Work task: Which lines of the data contain the string "lastb"? Show each of them.

Provided records:
What follows belongs to an exercise in optimizing a design on an open flow for small area; a production flow would make more cautious choices.
The RTL was checked by simulation tests, not by an equivalence proof against the original design.
Power figures rest on the tool's default switching activity, not on a simulated workload.

==> flow/design.v <==
module meter_b (
    input  wire        clk,
    input  wire        rst,
    input  wire        rx_valid,
    input  wire [7:0]  rx_data,
    input  wire        clr_minmax,
    input  wire        tick,
    input  wire        cond_reset,
    input  wire [3:0]  cond1_index,
    input  wire [2:0]  cond1_cmp,
    input  wire [24:0] cond1_threshold,
    input  wire [15:0] cond1_duration,
    input  wire [3:0]  cond2_index,
    input  wire [2:0]  cond2_cmp,
    input  wire [24:0] cond2_threshold,
    input  wire [15:0] cond2_duration,
    input  wire [2:0]  rd_idx,
    output wire [24:0] rd_last,
    output wire [24:0] rd_min,
    output wire [24:0] rd_max,
    output reg         cond1_result,
    output reg         cond2_result,
    output reg  [15:0] good_count,
    output reg  [15:0] bad_count
);
    function slt;
        input [24:0] a, b;
        integer j;
        reg r;
        begin
            r = 1'b0;
            for (j = 0; j < 24; j = j + 1)
                r = (~a[j] & b[j]) | (~a[j] & r) | (b[j] & r);
            slt = (a[24] & ~b[24]) | (a[24] & r) | (~b[24] & r);
        end
    endfunction
    function uge16;
        input [15:0] a, b;
        integer j;
        reg r;
        begin
            r = 1'b1;
            for (j = 0; j < 16; j = j + 1)
                r = (a[j] & ~b[j]) | (a[j] & r) | (~b[j] & r);
            uge16 = r;
        end
    endfunction
    reg  [5:0] idx;      
    reg  [7:0] sum;      
    reg  [7:0] sum_n;
    reg  [8:0] sc;
    integer j;
    always @(*) begin
        sc[0] = 1'b0;
        for (j = 0; j < 8; j = j + 1) begin
            sum_n[j]  = sum[j] ^ rx_data[j] ^ sc[j];
            sc[j + 1] = (sum[j] & rx_data[j]) | (sum[j] & sc[j]) | (rx_data[j] & sc[j]);
        end
    end
    wire       idle   = (idx == 6'd0);
    wire       store  = rx_valid & ~idle;
    wire       lastb  = store & (idx == 6'd34);
    wire       ok     = (sum_n == 8'hFF);       
    wire       commit = lastb & ok;
    always @(posedge clk) begin
        if (rst)
            idx <= 6'd0;
        else if (rx_valid) begin
            if (idle) begin
                if (rx_data == 8'h55) idx <= 6'd1;
            end else if (idx == 6'd34)
                idx <= 6'd0;
            else
                idx <= idx + 6'd1;
        end
    end
    always @(posedge clk)
        if (rx_valid) sum <= idle ? 8'h55 : sum_n;
    reg  [7:0] bb [1:21];
    wire [7:0] wbyte = rst ? 8'h00 : rx_data;
    integer k;
    always @(posedge clk)
        for (k = 1; k <= 21; k = k + 1)
            if (rst | (store & (idx == k)))
                bb[k] <= wbyte;
    reg [4:0] t;        
    reg       ty_fr, ty_cnt, ty_tk, ty_rst;
    always @(posedge clk) begin
        if (rst | lastb | tick) begin
            t      <= 5'd0;
            ty_fr  <= ~rst & commit;
            ty_cnt <= rst | lastb;
            ty_tk  <= ~rst & tick;
            ty_rst <= rst;
        end else if (t != 5'd31)
            t <= t + 5'd1;
    end
    reg  cg, cb;       
    wire rot_c = ty_cnt & ~t[4];
    always @(posedge clk) begin
        if (rst | lastb) begin
            cg <= ~rst & ok;
            cb <= ~rst & ~ok;
        end else if (rot_c) begin
            good_count <= {~ty_rst & (good_count[0] ^ cg), good_count[15:1]};
            bad_count  <= {~ty_rst & (bad_count[0] ^ cb), bad_count[15:1]};
            cg <= cg & good_count[0];
            cb <= cb & bad_count[0];
        end
    end
    reg [23:0] last [0:6];
    integer q;
    always @(posedge clk)
        if (commit | (ty_rst & (t == 5'd0)))
            for (q = 0; q < 7; q = q + 1)
                last[q] <= {bb[3*q+1], bb[3*q+2], bb[3*q+3]};
    reg  [24:0] e_sum;
    reg  [24:0] eci, eco;      
    reg  [24:0] ea, eb;
    reg         ec8_q, ec16_q;
    integer m;
    always @(*) begin
        ea = {last[5][23], last[5]};
        eb = {last[6][23], last[6]};
        for (m = 0; m < 25; m = m + 1) begin
            if (m == 0)       eci[m] = 1'b0;
            else if (m == 8)  eci[m] = ec8_q;
            else if (m == 16) eci[m] = ec16_q;
            else              eci[m] = eco[m - 1];
            e_sum[m] = ea[m] ^ eb[m] ^ eci[m];
            eco[m]   = (ea[m] & eb[m]) | (ea[m] & eci[m]) | (eb[m] & eci[m]);
        end
    end
    always @(posedge clk) begin
        ec8_q  <= eco[7];
        ec16_q <= eco[15];
    end
    integer f;
    reg [23:0] max_u [0:2];    
    reg [22:0] max_s [3:6];    
    reg [23:0] max_e;          
    reg [23:0] min_s [3:6];    
    reg [24:0] min_e;          
    wire       early = (t[4:3] == 2'b00);
    wire [2:0] sel = ~early ? rd_idx :
                     ty_tk  ? (t[0] ? cond2_index[2:0] : cond1_index[2:0]) :
                     t[2:0];
    wire        tks = early & ty_tk;           
    wire [24:0] th  = t[0] ? cond2_threshold : cond1_threshold;
    reg [24:0] L, MN, MX;
    always @(*) begin
        case (sel)
            3'd0: L = {1'b0, last[0]};
            3'd1: L = {1'b0, last[1]};
            3'd2: L = {1'b0, last[2]};
            3'd3: L = {last[3][23], last[3]};
            3'd4: L = {last[4][23], last[4]};
            3'd5: L = {last[5][23], last[5]};
            3'd6: L = {last[6][23], last[6]};
            default: L = e_sum;
        endcase
        case (sel)
            3'd0: MX = {1'b0, max_u[0]};
            3'd1: MX = {1'b0, max_u[1]};
            3'd2: MX = {1'b0, max_u[2]};
            3'd3: MX = {2'b00, max_s[3]};
            3'd4: MX = {2'b00, max_s[4]};
            3'd5: MX = {2'b00, max_s[5]};
            3'd6: MX = {2'b00, max_s[6]};
            default: MX = {1'b0, max_e};
        endcase
        case (sel)
            3'd3: MN = {min_s[3][23], min_s[3]};
            3'd4: MN = {min_s[4][23], min_s[4]};
            3'd5: MN = {min_s[5][23], min_s[5]};
            3'd6: MN = {min_s[6][23], min_s[6]};
            3'd7: MN = min_e;
            default: MN = 25'd0;
        endcase
        if (tks) begin
            MN = th;
            MX = th;
        end
    end
    assign rd_last = L;
    assign rd_min  = MN;
    assign rd_max  = MX;
    wire lt_min = slt(L, MN);      
    wire gt_max = slt(MX, L);      
    wire        clr  = rst | clr_minmax;
    wire [24:0] W    = clr ? 25'd0 : L;
    wire        mm   = early & ty_fr;
    wire [2:0]  d    = t[2:0];
    always @(posedge clk) begin
        for (f = 0; f < 3; f = f + 1)
            if (clr | (mm & (d == f) & gt_max)) max_u[f] <= W[23:0];
        for (f = 3; f < 7; f = f + 1) begin
            if (clr | (mm & (d == f) & gt_max)) max_s[f] <= W[22:0];
            if (clr | (mm & (d == f) & lt_min)) min_s[f] <= W[23:0];
        end
        if (clr | (mm & (d == 3'd7) & gt_max)) max_e <= W[23:0];
        if (clr | (mm & (d == 3'd7) & lt_min)) min_e <= W;
    end
    wire        c2    = t[0];
    wire [2:0]  ccmp  = c2 ? cond2_cmp : cond1_cmp;
    wire        cbad  = c2 ? cond2_index[3] : cond1_index[3];
    wire        th_lt = gt_max;           
    wire        th_gt = lt_min;           
    reg         hit;
    always @(*) begin
        case (ccmp)
            3'd0:    hit = th_lt;
            3'd1:    hit = ~th_gt;
            3'd2:    hit = ~th_lt & ~th_gt;
            3'd3:    hit = ~th_lt;
            3'd4:    hit = th_gt;
            3'd5:    hit = th_lt | th_gt;
            default: hit = 1'b0;
        endcase
    end
    wire c = ~cbad & hit;
    reg [15:0] held1, held2;
    reg        pend1, pend2;
    reg        keep1, keep2, ch1, ch2;
    wire ge1 = uge16(held1, cond1_duration);
    wire ge2 = uge16(held2, cond2_duration);
    wire step1 = ty_tk & (t == 5'd0);
    wire step2 = ty_tk & (t == 5'd1);
    wire rot_h = (ty_tk | ty_rst) & (t[4] ^ t[3]);    
    always @(posedge clk) begin
        if (rst) begin
            cond1_result <= 1'b0; pend1 <= 1'b0; keep1 <= 1'b0;
        end else if (cond_reset) begin
            cond1_result <= 1'b0; pend1 <= 1'b1;
        end else if (step1) begin
            if (pend1 | ~c)
                cond1_result <= 1'b0;
            else if (ge1)
                cond1_result <= 1'b1;
            keep1 <= c & ~pend1;
            pend1 <= 1'b0;
        end
    end
    always @(posedge clk) begin
        if (rst) begin
            cond2_result <= 1'b0; pend2 <= 1'b0; keep2 <= 1'b0;
        end else if (cond_reset) begin
            cond2_result <= 1'b0; pend2 <= 1'b1;
        end else if (step2) begin
            if (pend2 | ~c)
                cond2_result <= 1'b0;
            else if (ge2)
                cond2_result <= 1'b1;
            keep2 <= c & ~pend2;
            pend2 <= 1'b0;
        end
    end
    always @(posedge clk) begin
        if (step1 | step2) begin
            ch1 <= 1'b1;
            ch2 <= 1'b1;
        end else if (rot_h) begin
            held1 <= {keep1 & (held1[0] ^ ch1), held1[15:1]};
            held2 <= {keep2 & (held2[0] ^ ch2), held2[15:1]};
            ch1   <= ch1 & held1[0];
            ch2   <= ch2 & held2[0];
        end
    end
endmodule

Exercise solution:
    wire       lastb  = store & (idx == 6'd34);
    wire       commit = lastb & ok;
        if (rst | lastb | tick) begin
            ty_cnt <= rst | lastb;
        if (rst | lastb) begin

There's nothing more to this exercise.